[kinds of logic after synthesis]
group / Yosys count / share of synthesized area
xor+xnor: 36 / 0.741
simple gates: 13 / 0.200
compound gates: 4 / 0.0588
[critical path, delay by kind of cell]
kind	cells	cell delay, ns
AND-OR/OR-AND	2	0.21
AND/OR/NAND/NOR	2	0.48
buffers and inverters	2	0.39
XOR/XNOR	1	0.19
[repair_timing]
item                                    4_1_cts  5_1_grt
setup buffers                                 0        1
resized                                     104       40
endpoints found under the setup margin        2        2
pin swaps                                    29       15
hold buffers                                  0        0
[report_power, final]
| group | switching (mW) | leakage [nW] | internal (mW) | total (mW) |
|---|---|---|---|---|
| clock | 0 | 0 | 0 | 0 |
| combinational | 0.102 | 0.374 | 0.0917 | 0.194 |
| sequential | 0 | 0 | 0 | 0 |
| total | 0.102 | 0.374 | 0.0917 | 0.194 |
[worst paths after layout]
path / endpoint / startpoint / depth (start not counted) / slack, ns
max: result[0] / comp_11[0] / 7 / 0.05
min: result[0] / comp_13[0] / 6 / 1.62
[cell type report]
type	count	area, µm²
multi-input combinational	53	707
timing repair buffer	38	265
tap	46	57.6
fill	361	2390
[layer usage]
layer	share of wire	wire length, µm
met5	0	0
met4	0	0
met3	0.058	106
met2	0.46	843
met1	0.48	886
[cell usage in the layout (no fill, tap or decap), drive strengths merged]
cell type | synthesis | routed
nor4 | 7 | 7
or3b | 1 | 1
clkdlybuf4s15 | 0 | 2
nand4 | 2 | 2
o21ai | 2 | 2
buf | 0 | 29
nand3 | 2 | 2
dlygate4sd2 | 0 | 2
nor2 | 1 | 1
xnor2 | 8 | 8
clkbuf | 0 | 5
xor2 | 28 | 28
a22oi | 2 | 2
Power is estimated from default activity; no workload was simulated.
<file path="design/flow/run.sh">
#!/bin/bash
# OpenROAD 26Q1-2900-gdf79404cd8, Yosys 0.63+post, stock flow scripts
make -C /OpenROAD-flow-scripts/flow DESIGN_CONFIG=/design/flow/config.mk WORK_HOME=/design/flow/orfs finish
</file>
<file path="design/flow/config.mk">
export PLATFORM = sky130hd
export DESIGN_NAME = freq_div
export DESIGN_NICKNAME = freq_div
export VERILOG_FILES = /design/flow/design.v
export SDC_FILE = /design/flow/constraint.sdc
export NUM_CORES = 4
export LEC_CHECK = 1
export CORE_AREA = 10 10 70 70
export DIE_AREA = 0 0 80 80
</file>
<file path="design/flow/constraint.sdc">
current_design freq_div

set clk_period 1.8
set clk_io_pct 0.2

create_clock -name clk0 -period $clk_period [get_ports {clk_in}]

set non_clock_inputs [all_inputs -no_clocks]
set_input_delay [expr $clk_period * $clk_io_pct] -clock clk0 $non_clock_inputs
set_output_delay [expr $clk_period * $clk_io_pct] -clock clk0 [all_outputs]
</file>
<file path="design/flow/design.v">
`timescale 1ns / 1ps
module freq_div(
    input clk_in,
    output reg clk_reduced
    );
    parameter DIV =100;
    reg [$clog2(DIV)-1:0] counter=0;
    reg rst=1;
    always@(posedge clk_in)
        begin
            if(rst)
                begin
                    rst<=0;
                    counter<=0;
                    clk_reduced<=0;
                end
             else 
                begin
                    if(counter==DIV)
                        begin
                            clk_reduced=~clk_reduced;
                            counter<=0;
                        end
                    else
                        begin
                            counter<=counter+1;
                        end
                end
        end
endmodule
</file>
==> run notes <==
The run gives 0 for the final antenna diode count. On the worst setup and hold paths after CTS, the clock-pin slew comes to 0.06 ns. Summing all non-filler instances in the final layout gives an area of 448 µm². The run gives 1 as the H-tree depth. For this run the detailed placement stage logged an HPWL of 401 µm. According to the floorplan log, the row count is 21. Sequential standard cell area: 180 µm².

By area the synthesized netlist is led by sky130_fd_sc_hd__dfxtp_1, sky130_fd_sc_hd__ha_1, sky130_fd_sc_hd__nor2_1. Data arrives at the worst endpoint at 1.06 ns. The count of pins on the block boundary came out at 2.

The tools report the count of cells resized by post-cts repair as 0. Yosys instantiated no cell more often than sky130_fd_sc_hd__dfxtp_1. The most used flip-flop cell after synthesis is sky130_fd_sc_hd__dfxtp_1. With the total internal power at 298 µW, the ratio of routed vias to standard cells is 2.73.

With the number of failing hold endpoints at the final stage at 0, the via count of the routed design is 246. The proportion of layout cells with a drive suffix above 1 was 6.82%. The flow ran to the end, and the final reports show no timing, DRC or antenna violations. Summing internal, switching and leakage power gives 381 µW.

With the largest fanout on the critical path at 3, the sum of buffers and inverters on the critical path is 1. The run gives 82.4 µW as the total net switching power. In this build the clock could be raised as far as 0.704 GHz. The placed instances occupy a cell area of 422 µm². The flow reports that sequential cells draw 55.6% of the design power. The stage logs contain a warning count of 26. The run gives 21.6% for the proportion of total power due to net switching. The number of placed instances, taps included came out at 86. The report lists the cells along the critical path as clkdlybuf4s50_1.

The critical path ends at clk_reduced. From bottom edge to top edge, the die measures 80 µm. Per the GRT congestion report, total overflow comes to 0. In this run the post-CTS setup repair buffer count came out at 0. Per the post-synthesis stats, the area per cell is 9.08 µm². Clock skew on the completed layout was measured at 0.00146 ns. The leakage power figure was 0.149 nW; the overall die width was 80 µm. The tools report the pin count of the biggest net entering global routing as 8. The worst setup path is captured at an output port. The worst hold path class was reg -> reg. The final weighted congestion recorded by global placement is 0.720. The run gives 10.4% for the core utilization before placement.

TritonCTS built the clock tree. Data on the critical path is required at its endpoint by 1.44 ns. The cell count after synthesis came out at 39. The quantity of hold-fixing buffers added after cts is 0, and the number of I/O port buffers is 1. The worst setup path category was reg -> out. The endpoint of the lowest-slack register-to-register path is counter[6]$_SDFF_PP0_. The area recorded from the Yosys report for this design is 354 µm². The last timing report of the flow puts the setup violation total at 0. The number of iterations in the first detailed-routing pass is 2, and the number of max-slew violations in the final report is 0. After synthesis, the design contains 39 cells according to Yosys. Final critical path time including I/O delays and setup: 1.42 ns. On the critical path the largest part of the delay comes from buffers and inverters.

Share of the yosys chip area belonging to registers: 50.9%. Count of yosys warnings during synthesis: 1. In the Yosys stats the netlist draws on 14 distinct library cells. The via count of the first global-routing pass was 238. STA lists the startpoint of the worst register-to-register path as counter[0]$_SDFF_PP0_.

The total DRC errors in the routed layout came out at 0. The first global-routing pass estimated 897 µm of wire. The initial antenna violation count is 0. Setup repair after global routing left no endpoint under its margin.

After synthesis, the share of flip-flops with an asynchronous set or reset is 0%. The tools report the number of DRC markers in iteration 0 as 5. The clock network fraction of total power was 40.2%.

The total stage count of the critical path was 1. Final hold slack: 0.411 ns. Power spread over the standard cell area amounts to 850 nW/µm².

The number of max-capacitance violations reported is 0. Per STA, the highest per-stage delay on the worst path measures 0.47 ns. Largest area contributor in the netlist: sky130_fd_sc_hd__dfxtp_1. The run gives 4 for the worst reg-to-reg path cell count.

Excluding fillers, the count of instances in the completed layout stands at 90. The TritonCTS buffer count was 3. OpenSTA lists the critical path startpoint as clk_reduced$_SDFFE_PP0N_.

The area added between synthesis and finish works out to 26.5%. For reference, the top cells by count after synthesis are sky130_fd_sc_hd__dfxtp_1, sky130_fd_sc_hd__nor2_1. In this run the full chip footprint comes out at 6400 µm². The share of total power in combinational logic was 4.2%.

IR analysis of the VDD net gives a maximum drop of 0.358 mV. The post-synth count of flops with an enable pin is 0. The run gives 2 for the largest buffer count on any clock path. The multi-input logic area was 163 µm²; the reg-to-reg setup timing slack was 0.52 ns. For the number of antenna-violating nets in the routed design, the log shows 0. With the top-area cell type share of the netlist area at 50.9%, the total wire length is 527 µm. Looking at the clock tree report, the root buffer type is sky130_fd_sc_hd__clkbuf_4. The final critical-path share of the clock period came out at 78.9%. The cell depth of the worst hold path was 1; the global-route usage over all layers was 1.63%.

The setup TNS after final layout was 0 ns; the average wire per standard cell was 5.86 µm. According to the CTS report, the clock sink count is 9. The clock latency on the worst-skew pair was 0.26 ns. The kind of launch point of the worst setup path was a flop. The layout filler cell count came out at 405. The timing report shows that the slowest cell on the worst path is sky130_fd_sc_hd__clkdlybuf4s50_1. Post-synth design cell area: 354 µm². After synthesis the netlist holds a flip-flop and latch count of 9. The placeable core region is 3420 µm².
[how the worst min path moves through the flow]
stage                        from                  endpoint
after global routing  rst$_DFF_P_  clk_reduced$_SDFFE_PP0N_
final                 rst$_DFF_P_  clk_reduced$_SDFFE_PP0N_
after CTS             rst$_DFF_P_  clk_reduced$_SDFFE_PP0N_
[power groups by stage]
| stage | Clock, mW | Combinational [mW] | Sequential, mW |
|---|---|---|---|
| after CTS | 0.160 | 0.0163 | 0.212 |
| after global routing | 0.168 | 0.0200 | 0.212 |
| final | 0.153 | 0.0160 | 0.212 |
[layout by cell type (no fill, tap or decap), drive strengths merged, types with 2 or more instances in the layout]
cell	instances
or3	3
xor2	2
clkbuf	4
nand3	2
dfxtp	9
a21oi	3
inv	3
ha	2
nor2	5
nand2	3
o21ai	3
[metal layers]
| metal | global-route usage (%) | up-vias | part of all wire, % |
|---|---|---|---|
| met4 | 1.06 | 0 | 0 |
| met3 | 0.455 | 0 | 3.6 |
| li1 | - | 138 | - |
| met1 | 1.95 | 107 | 51 |
| met5 | 0 | - | 0 |
| met2 | 2.49 | 1 | 45 |
[sequential cells by signal, summed over array words and instances, names as in the netlist]
signal,count
counter,7
rst,1
clk_reduced,1
[through the flow]
step	worst slack (ns)	util (%)
after floorplan	0.623	-
after detailed placement	0.541	12.3
after global placement	0.573	12.3
after global routing	0.325	13.1
after CTS	0.352	13.1
final	0.379	13.1
<file path="./run.sh">
#!/bin/bash
# OpenROAD 26Q1-2900-gdf79404cd8, Yosys 0.63+post, stock flow scripts
make -C /OpenROAD-flow-scripts/flow DESIGN_CONFIG=/design/flow/config.mk WORK_HOME=/design/flow/orfs finish
</file>
<file path="./config.mk">
export PLATFORM = sky130hd
export DESIGN_NAME = lfsr
export DESIGN_NICKNAME = lfsr
export VERILOG_FILES = /design/flow/design.v
export SDC_FILE = /design/flow/constraint.sdc
export NUM_CORES = 4
export LEC_CHECK = 1
export CORE_AREA = 10 10 70 70
export DIE_AREA = 0 0 80 80
</file>
<file path="./constraint.sdc">
current_design lfsr

set clk_period 1.0
set clk_io_pct 0.2

create_clock -name clk0 -period $clk_period [get_ports {clk}]

set non_clock_inputs [all_inputs -no_clocks]
set_input_delay [expr $clk_period * $clk_io_pct] -clock clk0 $non_clock_inputs
set_output_delay [expr $clk_period * $clk_io_pct] -clock clk0 [all_outputs]
</file>
<file path="./design.v">
`timescale 1ns / 1ps
module lfsr(
    input clk,
    output[3:0] rand_out
    );
    reg reset=1;
    reg  [15:0] lfsr_reg =16'h79ab;
    wire feedback;
    assign feedback = lfsr_reg[15] ^ lfsr_reg[13] ^ lfsr_reg[10];
    assign rand_out = lfsr_reg[10:7];
    always@(posedge clk)
        begin
            if(reset==1)
                begin
                    lfsr_reg <= {feedback,lfsr_reg[15:1]};
                end
            else
                begin
                    reset<=0;
                end
        end
endmodule
</file>
==> out/summary.rpt <==
===========================================================================================
Result of the run                                                                 completed
Aggregate global-route resource usage                                                0.814%
Cell depth of the worst hold path                                                         0
Fp_density                                                                            6.85%
Internal Dissipation                                                               0.505 mW
Wire length of the first global-routing pass                                         400 um
Clock transition at path regs                                                         60 ps
End of the worst register-to-register path                                     lfsr_reg[15]
FMAX                                                                               1.06 GHz
Kind of cell with the highest combined delay on the critical path                flip-flops
Area share, top type                                                                  77.0%
Drt pass-1 iters                                                                          2
Initial antenna violation count                                                           0
Final weighted congestion of routability-driven global placement                      0.660
OpenROAD warnings                                                                        25
Crit path arrival time                                                               740 ps
Worst hold slack across all endpoints                                                326 ps
XOR/XNOR Area Share                                                                   10.2%
Yosys Instances                                                                          14
Crit-path cells                                                                clkdlybuf4s15_1
Start point of the worst hold path                                             lfsr_reg[12]
YS chip area                                                                      234 sq um
Seq cells post-synth                                                                      9
Actual transition at the worst max-transition pin                                   97.5 ps
Port Buf Inserts                                                                          4
Final TNS setup                                                                        0 ps
Average wire per cell in the routed design                                          3.80 um
Number of buffers inserted by hold repair at cts                                          0
TritonCTS clock tree                                                                   done
Synth area leader                                                                   dfxtp_1
Floorplan core area                                                              3420 sq um
Max-cap violations                                                                        0
Clk_skew                                                                            6.32 ps
Proportion of synthesized chip area in sequential cells                               77.0%
Complex-gate fraction of the synthesized area                                            0%
Number of ports placed on the die boundary                                                5
Clock network fraction of total power                                                 42.6%
CTS Buffer Depth                                                                          2
Synth cell types                                                                          3
Switching Fraction                                                                    19.1%
Synthesized cell area                                                             234 sq um
Path type of the worst setup path                                                reg -> out
Number of standard cells after synthesis                                                 14
Inserted Clock Buffers                                                                    3
Die height                                                                            80 um
Startpoint of the most critical register-to-register path                      lfsr_reg[13]
Area fraction in mux cells                                                               0%
Diodes inserted                                                                           0
Post-layout minimum cycle time                                                       944 ps
Startpoint class of the critical path                                                  flop
Number of gates on the worst path with buffers counted                                    1
Final hold violations                                                                     0
Switching power summed over all nets                                               0.119 mW
Relative slew slack                                                                   93.5%
Areal power density over the cells                                             1830 nW/um^2
Cells taking the most area after synthesis                                     dfxtp_1, buf_4, xor3_1
Syn_area_per_cell                                                                16.7 sq um
Depth of the CTS H-tree                                                                   1
Std-Cell Rows                                                                            21
Crit path from                                                                  lfsr_reg[9]
Pleak                                                                              0.127 nW
Hold EP                                                                        lfsr_reg[11]
Syn-to-layout area delta                                                              45.5%
Number of design-rule violations left by the first detailed-router iteration              9
Worst min-delay path category                                                    reg -> reg
Chip area                                                                        6400 sq um
Number of setup violations in the final report                                            0
Largest incremental delay on the critical path                                       320 ps
Count of cells along the worst register-to-register path                                  1
Post-Synth Adder-Cell Area                                                               0%
Insertion delay at the late pin of the worst-skew pair                               260 ps
Final setup margin                                                                  56.4 ps
Number of global-route vias before repair                                                96
Largest register FFs                                                                      9
Width of the die                                                                      80 um
Total vias in the final route                                                           101
Clock net sink count                                                                      9
Largest fanout on the critical path                                                       2
Final WL                                                                             247 um
Synth Area in Simple Gates                                                               0%
Total gr overflow                                                                         0
Pin count of the biggest net entering global routing                                      7
Antenna Nets Post-Route                                                                   0
Largest vdd supply drop                                                            0.297 mV
Setup slack, reg-to-reg                                                              170 ps
Yosys warns                                                                               1
Cell with the largest stage delay on the worst path                                 dfxtp_2
Sum of buffers and inverters on the critical path                                         1
Count of pins over their slew limit                                                       0
RSZ-0062 raised after global routing                                                     no
Clock Root Buffer                                                                  clkbuf_4
Main logic family after synthesis                                              buffers and inverters
Via/cell ratio                                                                         1.55
Comb power frac                                                                          0%
Required @ worst endpoint                                                            800 ps
Category of the worst setup path capture point                                  output port
Share of post-route cells with drive strength above 1                                 42.1%
Period utilization                                                                    94.4%
Final core utilization                                                                9.96%
Post-detailed-route DRC marker count                                                      0
Worst slack after detailed placement                                                23.6 ps
Sequential share of power                                                             57.4%
===========================================================================================
-- cells by family (layout without fill, tap and decap cells) --
family,count (synthesis),count (layout)
xor+xnor,1,1
buf+inv,4,9
flops,9,9
-- cell type report --
| cell class | count | area (sq um) |
|---|---|---|
| Clock buffer | 3 | 22.5 |
| Clock inverter | 1 | 5.00 |
| Fill cell | 394 | 3080 |
| Multi-Input combinational cell | 1 | 23.8 |
| Sequential cell | 9 | 184 |
| Tap cell | 46 | 57.6 |
| Timing Repair Buffer | 5 | 47.5 |
-- power groups by stage --
stage / clock network (mW) / logic, mW / registers, mW
after global routing: 0.302 / 0.0000000354 / 0.358
final: 0.266 / 0.0000000354 / 0.358
after CTS: 0.277 / 0.0000000391 / 0.358
-- how the worst max path moves through the flow --
stage / slack (ps) / endpoint
6_report: 60 / rand_out[2]
5_1_grt: 20 / rand_out[2]
4_1_cts: 20 / rand_out[0]
-- cells in the final DEF (no fill, tap or decap) --
| cell | synthesis | layout |
|---|---|---|
| clkdlybuf4s15_1 | 0 | 4 |
| dfxtp_2 | 0 | 3 |
| dfxtp_1 | 9 | 6 |
| clkinv_2 | 0 | 1 |
| buf_4 | 4 | 1 |
| clkbuf_4 | 0 | 3 |
| xor3_1 | 1 | 1 |
-- stage by stage --
stage	cells	area, sq um	power (mW)
final	65	340	0.624
after global routing	65	340	0.660
after CTS	65	339	0.635
after detailed placement	61	309	0.366
after global placement	61	309	0.366
after floorplan	14	234	0.366
-- Yosys cell counts (all sizes together) --
cell,instances
xor3,1
dfxtp,9
buf,4
-- timing repair --
item | 4_1_cts | 5_1_grt
hold endpoints to repair | 0 | 0
setup endpoints to repair | 4 | 1
gates resized | 10 | 1
setup buffers | 0 | 0
-- layer usage --
metal | share of wire (%) | global-route usage [%] | vias up
met2 | 29 | 0.883 | 7
met3 | 34 | 1.25 | 0
met1 | 36 | 0.741 | 43
met5 | 0 | 0 | -
met4 | 0 | 0.352 | 0
li1 | - | - | 51
Power is estimated from default activity; no workload was simulated.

◆ **What to do**
Above are the entries. Output exactly the lines beginning with the line that has "total (mW) |" and ending with the line that has "a22oi | 2 | 2".

◆ **Answer space**
| group | switching (mW) | leakage [nW] | internal (mW) | total (mW) |
|---|---|---|---|---|
| clock | 0 | 0 | 0 | 0 |
| combinational | 0.102 | 0.374 | 0.0917 | 0.194 |
| sequential | 0 | 0 | 0 | 0 |
| total | 0.102 | 0.374 | 0.0917 | 0.194 |
[worst paths after layout]
path / endpoint / startpoint / depth (start not counted) / slack, ns
max: result[0] / comp_11[0] / 7 / 0.05
min: result[0] / comp_13[0] / 6 / 1.62
[cell type report]
type	count	area, µm²
multi-input combinational	53	707
timing repair buffer	38	265
tap	46	57.6
fill	361	2390
[layer usage]
layer	share of wire	wire length, µm
met5	0	0
met4	0	0
met3	0.058	106
met2	0.46	843
met1	0.48	886
[cell usage in the layout (no fill, tap or decap), drive strengths merged]
cell type | synthesis | routed
nor4 | 7 | 7
or3b | 1 | 1
clkdlybuf4s15 | 0 | 2
nand4 | 2 | 2
o21ai | 2 | 2
buf | 0 | 29
nand3 | 2 | 2
dlygate4sd2 | 0 | 2
nor2 | 1 | 1
xnor2 | 8 | 8
clkbuf | 0 | 5
xor2 | 28 | 28
a22oi | 2 | 2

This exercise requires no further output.